SÃO PAULO, SP (FOLHAPRESS) – Vai desapontar muita gente, mas não chega a ser uma surpresa: a agência de fármacos norte-americana FDA recusou pedido de licença da empresa Lykos Therapeutics para a psicoterapia assistida por MDMA, ou ecstasy, no tratamento de transtorno de estresse pós-traumático (TEPT).
O órgão regulador emitiu uma Carta de Resposta Completa (CRC) à Lykos dizendo que os dados submetidos na solicitação não são ainda suficientes para garantir a aprovação. Exigiu que a firma faça um terceiro teste clínico de fase 3 para comprovar melhor eficácia e segurança do tratamento inovador.
O novo ensaio exigido pode demorar anos e custar dezenas de milhões de dólares. A Lykos no momento não tem recursos para enfrentar a empreitada e anunciou a intenção de se reunir com a FDA para tentar reverter a decisão, argumentando que os dados já colhidos bastam para dirimir as objeções levantadas.
Pílulas de MDMA, substância psicotrópica que causa alucinações Couperfield Adobe Stock Diversos pacotes transparentes estão cheios de pequenos comprimidos, parecidos com balas de festa de aniversário ****
Não se conhece o conteúdo da carta, já que a agência mantém tais documentos confidenciais porque podem conter informações de propriedade do solicitante. O parco teor conhecido está no comunicado divulgado pela Lykos, que voltou a criticar o relatório negativo de um comitê consultivo da FDA no qual a decisão de hoje estaria baseada.
“A requisição da FDA por um novo estudo é profundamente decepcionante, não só para aqueles que dedicaram suas vidas a esse esforço pioneiro, mas principalmente para milhões de americanos com TEPT, assim como seus entes queridos, que não viram nenhuma opção nova de tratamento em mais de duas décadas”, disse Amy Emerson, presidente da Lykos.
“Dado que conduzir um outro estudo de fase 3 vá demorar vários anos, ainda mantemos que muitos desses requisitos já previamente discutidos com a FDA e levantados no comitê consultivo podem ser confrontados com os dados existentes, exigências pós-aprovação ou por meio de referência à literatura científica.”
A Lykos surgiu do desmembramento de um braço empresarial da ONG Associação Multidisciplinar para Estudos Psicodélicos, mais conhecida pela sigla em inglês Maps. A organização fora criada em 1986 pelo ex-hippie Rick Doblin com a missão de ressuscitar a MDMA como ajuda para psicoterapia, após a proibição da droga ecstasy em 1985.
Tudo indica que o intenso lobby das últimas semanas em favor da terapia não surtiu efeito sobre a FDA. Até o empresário Elon Musk se pronunciou, em apoio a associações de veteranos de guerra e parlamentares conservadores que defenderam aprovar a proposta da Lykos à agência.
Há 13 milhões de norte-americanos diagnosticados com TEPT, a maioria por traumas com violência sexual e abuso infantil.

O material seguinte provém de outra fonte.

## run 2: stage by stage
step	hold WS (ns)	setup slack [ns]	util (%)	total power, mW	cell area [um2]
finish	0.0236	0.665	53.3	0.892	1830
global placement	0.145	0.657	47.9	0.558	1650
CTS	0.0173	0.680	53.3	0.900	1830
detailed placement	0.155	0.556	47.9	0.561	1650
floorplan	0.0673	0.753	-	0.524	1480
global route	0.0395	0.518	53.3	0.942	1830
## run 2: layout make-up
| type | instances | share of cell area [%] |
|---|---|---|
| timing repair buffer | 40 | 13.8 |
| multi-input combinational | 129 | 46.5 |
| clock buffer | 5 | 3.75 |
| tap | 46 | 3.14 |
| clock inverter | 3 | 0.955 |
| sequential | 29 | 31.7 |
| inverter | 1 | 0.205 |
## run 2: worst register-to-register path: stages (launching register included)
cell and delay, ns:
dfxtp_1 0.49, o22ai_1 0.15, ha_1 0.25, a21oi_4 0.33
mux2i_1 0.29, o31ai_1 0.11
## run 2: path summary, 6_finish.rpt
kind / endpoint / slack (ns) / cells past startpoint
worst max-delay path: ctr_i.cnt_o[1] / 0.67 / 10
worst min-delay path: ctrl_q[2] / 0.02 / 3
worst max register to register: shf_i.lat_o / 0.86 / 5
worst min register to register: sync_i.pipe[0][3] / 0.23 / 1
`src/rtl/nand_rr_seq.sv`:
```
module nand_rr_seq #(
  parameter int NREG   = 8,
  parameter int MODE_W = 3,
  parameter int PAGE_W = 16,
  parameter int LEN_W  = 16,
  parameter logic [PAGE_W-1:0] PAGE_A = 16'h021F,
  parameter logic [PAGE_W-1:0] PAGE_B = 16'h0200,
  parameter logic [LEN_W-1:0]  LEN_A  = 16'd784,
  parameter logic [LEN_W-1:0]  LEN_B  = 16'd528,
  localparam int IDX_W = (NREG > 1) ? $clog2(NREG) : 1,
  localparam int TBL_W = MODE_W + IDX_W
) (
  input  logic              clk,
  input  logic              rst_n,
  input  logic              start,
  input  logic              op_fetch,
  input  logic [MODE_W-1:0] mode_in,
  output logic [TBL_W-1:0]  tbl_addr,
  input  logic [7:0]        tbl_data,
  output logic              cyc_valid,
  output logic [2:0]        cyc_type,
  output logic [7:0]        cyc_byte,
  output logic [PAGE_W-1:0] cyc_page,
  output logic [LEN_W-1:0]  cyc_len,
  input  logic              cyc_ready,
  input  logic              cyc_err,
  input  logic              dec_valid,
  input  logic              dec_ok,
  output logic              busy,
  output logic              done,
  output logic              err
);
  localparam int APPLY_LAST = 2 * NREG + 1;
  localparam int FETCH_LAST = 14;
  localparam int MAX_LAST   = (APPLY_LAST > FETCH_LAST) ? APPLY_LAST : FETCH_LAST;
  localparam int STEP_W     = $clog2(MAX_LAST + 1);

  localparam logic [2:0] T_CMD = 3'd0, T_ADDR = 3'd1, T_DOUT = 3'd2,
                         T_RST = 3'd3, T_READ = 3'd4;

  typedef enum logic [1:0] {S_IDLE, S_RUN, S_VERD} state_t;

  state_t              state;
  logic [STEP_W-1:0]   step;
  logic                op_q, alt;
  logic [MODE_W-1:0]   mode_q;
  logic [STEP_W-1:0]   sm1;
  logic [IDX_W-1:0]    ridx;
  logic                last;

  function automatic logic [7:0] reg_addr(input logic [IDX_W-1:0] i);
    case (int'(i))
      0: return 8'hCC;
      1: return 8'hBF;
      2: return 8'hAA;
      3: return 8'hAB;
      4: return 8'hCD;
      5: return 8'hAD;
      6: return 8'hAE;
      default: return 8'hAF;
    endcase
  endfunction

  assign sm1       = step - 1'b1;
  assign ridx      = IDX_W'(sm1 >> 1);
  assign tbl_addr  = TBL_W'(mode_q) * TBL_W'(NREG) + TBL_W'(ridx);
  assign cyc_valid = (state == S_RUN);
  assign busy      = (state != S_IDLE);
  assign last      = op_q ? (step == STEP_W'(FETCH_LAST)) : (step == STEP_W'(APPLY_LAST));

  always_comb begin
    cyc_type = T_CMD;
    cyc_byte = 8'h00;
    cyc_page = '0;
    cyc_len  = '0;
    if (!op_q) begin
      if (step == '0)                        cyc_byte = 8'h36;
      else if (step == STEP_W'(APPLY_LAST))  cyc_byte = 8'h16;
      else if (step[0]) begin cyc_type = T_ADDR; cyc_byte = reg_addr(ridx); end
      else              begin cyc_type = T_DOUT; cyc_byte = tbl_data;       end
    end else begin
      case (int'(step))
        0, 9:   cyc_type = T_RST;
        1, 10:  cyc_byte = 8'h36;
        2, 11:  begin cyc_type = T_ADDR; cyc_byte = 8'h38; end
        3:      begin cyc_type = T_DOUT; cyc_byte = 8'h52; end
        12:     cyc_type = T_DOUT;
        4, 13:  cyc_byte = 8'h16;
        5:      cyc_byte = 8'h17;
        6:      cyc_byte = 8'h04;
        7:      cyc_byte = 8'h19;
        8: begin
          cyc_type = T_READ;
          cyc_page = alt ? PAGE_B : PAGE_A;
          cyc_len  = alt ? LEN_B  : LEN_A;
        end
        default: cyc_type = T_READ;
      endcase
    end
  end

  always_ff @(posedge clk) begin
    if (!rst_n) begin
      state  <= S_IDLE;
      step   <= '0;
      op_q   <= 1'b0;
      alt    <= 1'b0;
      mode_q <= '0;
      done   <= 1'b0;
      err    <= 1'b0;
    end else begin
      done <= 1'b0;
      err  <= 1'b0;
      case (state)
        S_IDLE: if (start) begin
          op_q   <= op_fetch;
          mode_q <= mode_in;
          alt    <= 1'b0;
          step   <= '0;
          state  <= S_RUN;
        end
        S_RUN: if (cyc_ready) begin
          if (cyc_err) begin
            state <= S_IDLE; done <= 1'b1; err <= 1'b1;
          end else if (last) begin
            if (op_q) state <= S_VERD;
            else begin state <= S_IDLE; done <= 1'b1; end
          end else
            step <= step + 1'b1;
        end
        S_VERD: if (dec_valid) begin
          if (dec_ok) begin
            state <= S_IDLE; done <= 1'b1;
          end else if (!alt) begin
            alt <= 1'b1; step <= '0; state <= S_RUN;
          end else begin
            state <= S_IDLE; done <= 1'b1; err <= 1'b1;
          end
        end
        default: state <= S_IDLE;
      endcase
    end
  end

  p_hold_r8: assert property (@(posedge clk) disable iff (!rst_n)
    cyc_valid && !cyc_ready |=> cyc_valid && $stable(cyc_type) && $stable(cyc_byte)
                                && $stable(cyc_page) && $stable(cyc_len));

  p_err_done_r9: assert property (@(posedge clk) disable iff (!rst_n)
    err |-> done);

  p_done_pulse_r11: assert property (@(posedge clk) disable iff (!rst_n)
    done |=> !done);

  p_done_idle_r11: assert property (@(posedge clk) disable iff (!rst_n)
    done |-> !busy && !cyc_valid);

  p_start_busy_r10: assert property (@(posedge clk) disable iff (!rst_n)
    busy && start && !cyc_ready && !dec_valid |=> busy && !done);

  p_valid_busy_r11: assert property (@(posedge clk) disable iff (!rst_n)
    cyc_valid |-> busy);
endmodule

```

Ganham mais visibilidade, contudo, os ex-combatentes das inúmeras aventuras bélicas dos EUA, que retornam da guerra com problemas de saúde mental na base de estatísticas tenebrosas de suicídio -ao qual recorreram 150 mil veteranos desde o 9 de setembro de 2001.
Entre os problemas levantados no comitê consultivo estavam falta de dados sobre efeitos adversos, risco de adição e caracterização do componente psicoterápico do tratamento, além de alguns casos de má conduta de terapeutas (abuso sexual) e alegada recomendação a pacientes para ocultar relatos de maus resultados.
O fiasco mais ou menos previsível da Lykos já vinha repercutindo entre outras empresas com tratamentos psicodélicos em vista. A Compass Pathways, por exemplo, vem buscando desvincular de psicoterapia sua proposta de tratar depressão com psilocibina, psicoativo dos cogumelos ditos “mágicos”.
A atai Life Sciences foi mais longe: incluiu como critério de exclusão em seu ensaio de fase 2 com DMT (psicoativo presente na ayahuasca) a participação recente em tratamento psicoterápico ou até mesmo a intenção de iniciar um.
Não se trata de uma pá de cal na ressurreição das terapias psicodélicas, mas de um tropeço traumático do qual precisarão de anos para se recuperar. Claramente o momento é de recaída na hegemonia farmacológica, pois se busca desvencilhá-las do que tinham de mais inovador e menos biomédico -a psicoterapia.